EventVestor: Buyback Authorizations

In this notebook, we'll take a look at EventVestor's Buyback Authorizations dataset, available on the Quantopian Store. This dataset spans January 01, 2007 through the current day.

Notebook Contents

There are two ways to access the data and you'll find both of them listed below. Just click on the section you'd like to read through.
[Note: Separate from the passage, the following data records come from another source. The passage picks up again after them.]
==> src/rtl/ret_shadow_stack.sv <==
// Commit-stage return-address shadow stack with held violation exception.
// Ports: clk/rst, en/debug/clear, commit event bundle, ack; exception, depth, counters.
module ret_shadow_stack
    import ret_shadow_stack_pkg::*;
#(
    parameter int DEPTH   = ret_shadow_stack_pkg::SHSTK_DEPTH,
    parameter int VLEN    = ret_shadow_stack_pkg::VLEN,
    parameter int TAG_BIT = VLEN - 2
) (
    input  logic                       clk_i,
    input  logic                       rst_i,
    input  logic                       en_i,
    input  logic                       debug_mode_i,
    input  logic                       clear_i,
    ret_shadow_stack_if.slave          cmt,
    input  logic                       violation_ack_i,
    output exception_t                 violation_o,
    output logic [$clog2(DEPTH+1)-1:0] depth_o,
    output logic [15:0]                overflow_cnt_o,
    output logic                       underflow_o
);
    logic            active;
    logic            push;
    logic            pop_req;
    logic            pop_hit;
    logic            mismatch;
    logic            empty;
    logic            overwrite;
    logic [VLEN-1:0] top;
    logic [VLEN-1:0] link;
    logic [VLEN-1:0] ret_tgt;
    logic [VLEN-1:0] step;
    logic [XLEN-1:0] pc_sext;

    logic            vld_q, vld_d;
    logic [XLEN-1:0] tval_q, tval_d;
    logic [15:0]     ovf_cnt_q, ovf_cnt_d;
    logic            uf_q, uf_d;

    assign active  = cmt.commit_valid & en_i & ~debug_mode_i;
    assign push    = active & cmt.is_call & ~clear_i;
    assign pop_req = active & cmt.is_ret & ~clear_i;
    assign pop_hit = pop_req & ~empty;

    assign step     = cmt.is_compressed ? VLEN'(2) : VLEN'(4);
    assign link     = untag(cmt.pc + step, TAG_BIT);
    assign ret_tgt  = untag(cmt.target, TAG_BIT);
    assign mismatch = pop_hit & (ret_tgt != top);
    assign pc_sext  = {{(XLEN-VLEN){cmt.pc[VLEN-1]}}, cmt.pc};

    shadow_stack_lifo #(
        .DEPTH (DEPTH),
        .WIDTH (VLEN)
    ) u_lifo (
        .clk_i       (clk_i),
        .rst_i       (rst_i),
        .clear_i     (clear_i),
        .push_i      (push),
        .pop_i       (pop_req),
        .data_i      (link),
        .top_o       (top),
        .empty_o     (empty),
        .depth_o     (depth_o),
        .overwrite_o (overwrite)
    );

    always_comb begin
        vld_d     = vld_q;
        tval_d    = tval_q;
        ovf_cnt_d = ovf_cnt_q;
        uf_d      = pop_req & empty;
        if (violation_ack_i) begin
            vld_d = 1'b0;
        end
        // First violation wins unless the pending one is retired now.
        if (mismatch && (!vld_q || violation_ack_i)) begin
            vld_d  = 1'b1;
            tval_d = pc_sext;
        end
        if (overwrite && ovf_cnt_q != 16'hFFFF) begin
            ovf_cnt_d = ovf_cnt_q + 16'd1;
        end
    end

    always_ff @(posedge clk_i) begin
        if (rst_i) begin
            vld_q     <= 1'b0;
            tval_q    <= '0;
            ovf_cnt_q <= '0;
            uf_q      <= 1'b0;
        end else begin
            vld_q     <= vld_d;
            tval_q    <= tval_d;
            ovf_cnt_q <= ovf_cnt_d;
            uf_q      <= uf_d;
        end
    end

    assign violation_o.valid = vld_q;
    assign violation_o.cause = SHSTK_VIOLATION;
    assign violation_o.tval  = tval_q;
    assign overflow_cnt_o    = ovf_cnt_q;
    assign underflow_o       = uf_q;

endmodule

==> src/flat_wrapper.sv <==
// flat-port wrapper written by rule: the top's interface ports become plain ports
module ret_shadow_stack_flat import ret_shadow_stack_pkg::*;
#(
    parameter int DEPTH   = ret_shadow_stack_pkg::SHSTK_DEPTH,
    parameter int VLEN    = ret_shadow_stack_pkg::VLEN,
    parameter int TAG_BIT = VLEN - 2
)
  (clk_i, rst_i, en_i, debug_mode_i, clear_i, violation_ack_i, violation_o, depth_o, overflow_cnt_o, underflow_o, cmt_commit_valid, cmt_is_call, cmt_is_ret, cmt_pc, cmt_is_compressed, cmt_target);
  ret_shadow_stack_if #(.W(39)) cmt_i ();
  input  logic clk_i;
  input  logic rst_i;
  input  logic en_i;
  input  logic debug_mode_i;
  input  logic clear_i;
  input  logic violation_ack_i;
  output exception_t violation_o;
  output logic [$clog2(DEPTH+1)-1:0] depth_o;
  output logic [15:0] overflow_cnt_o;
  output logic underflow_o;
  input wire logic [$bits(cmt_i.commit_valid)-1:0] cmt_commit_valid;
  input wire logic [$bits(cmt_i.is_call)-1:0] cmt_is_call;
  input wire logic [$bits(cmt_i.is_ret)-1:0] cmt_is_ret;
  input wire logic [$bits(cmt_i.pc)-1:0] cmt_pc;
  input wire logic [$bits(cmt_i.is_compressed)-1:0] cmt_is_compressed;
  input wire logic [$bits(cmt_i.target)-1:0] cmt_target;
  assign cmt_i.commit_valid = cmt_commit_valid;
  assign cmt_i.is_call = cmt_is_call;
  assign cmt_i.is_ret = cmt_is_ret;
  assign cmt_i.pc = cmt_pc;
  assign cmt_i.is_compressed = cmt_is_compressed;
  assign cmt_i.target = cmt_target;
  ret_shadow_stack #(.DEPTH(DEPTH), .VLEN(VLEN), .TAG_BIT(TAG_BIT)) u_core (.clk_i(clk_i), .rst_i(rst_i), .en_i(en_i), .debug_mode_i(debug_mode_i), .clear_i(clear_i), .cmt(cmt_i), .violation_ack_i(violation_ack_i), .violation_o(violation_o), .depth_o(depth_o), .overflow_cnt_o(overflow_cnt_o), .underflow_o(underflow_o));
endmodule
==> config.mk <==
export PLATFORM = sky130hd
export DESIGN_NAME = ret_shadow_stack_flat
export DESIGN_NICKNAME = d
export VERILOG_FILES = /design/src/rtl/ret_shadow_stack_pkg.sv /design/src/rtl/ret_shadow_stack_if.sv /design/src/rtl/shadow_stack_lifo.sv /design/src/rtl/ret_shadow_stack.sv /design/src/flat_wrapper.sv
export SDC_FILE = /design/constraint.sdc
export NUM_CORES = 1
export LEC_CHECK = 0
export BUFFER_PORTS_ARGS = -buffer_cell sky130_fd_sc_hd__buf_2
export CAP_MARGIN = 20
export CELL_PAD_IN_SITES_DETAIL_PLACEMENT = 2
export CELL_PAD_IN_SITES_GLOBAL_PLACEMENT = 2
export CORE_MARGIN = 1.5
export CORE_UTILIZATION = 44
export CTS_CLUSTER_SIZE = 30
export DETAILED_ROUTE_END_ITERATION = 8
export PLACE_DENSITY_LB_ADDON = 0.1
export SLEW_MARGIN = 20
export SYNTH_ARGS = -nofsm -noshare
export SYNTH_HDL_FRONTEND = slang
export SYNTH_HIERARCHICAL = 1
export SYNTH_SLANG_ARGS = --single-unit
==> constraint.sdc <==
create_clock -name clk_i -period 10.5 [get_ports clk_i]
set_clock_uncertainty 0.15 [all_clocks]
set_input_delay 2.1 -clock clk_i [delete_from_list [all_inputs] [get_ports clk_i]]
set_output_delay 2.1 -clock clk_i [all_outputs]
set_load 0.02 [all_outputs]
  • Interactive overview: This is only available on Research and uses blaze to give you access to large amounts of data. Recommended for exploration and plotting.
  • Pipeline overview: Data is made available through pipeline which is available on both the Research & Backtesting environment. Recommended for custom factor development and moving back & forth between research/backtesting.

Free samples and limits

One key caveat: we limit the number of results returned from any given expression to 10,000 to protect against runaway memory usage. To be clear, you have access to all the data server side. We are limiting the size of the responses back from Blaze.

There is a free version of this dataset as well as a paid one. The free sample includes data until 2 months prior to the current date.

To access the most up-to-date values for this data set for trading a live algorithm (as with other partner sets), you need to purchase acess to the full set.

With preamble in place, let's get started:

Interactive Overview

Accessing the data with Blaze and Interactive on Research

Partner datasets are available on Quantopian Research through an API service known as Blaze. Blaze provides the Quantopian user with a convenient interface to access very large datasets, in an interactive, generic manner.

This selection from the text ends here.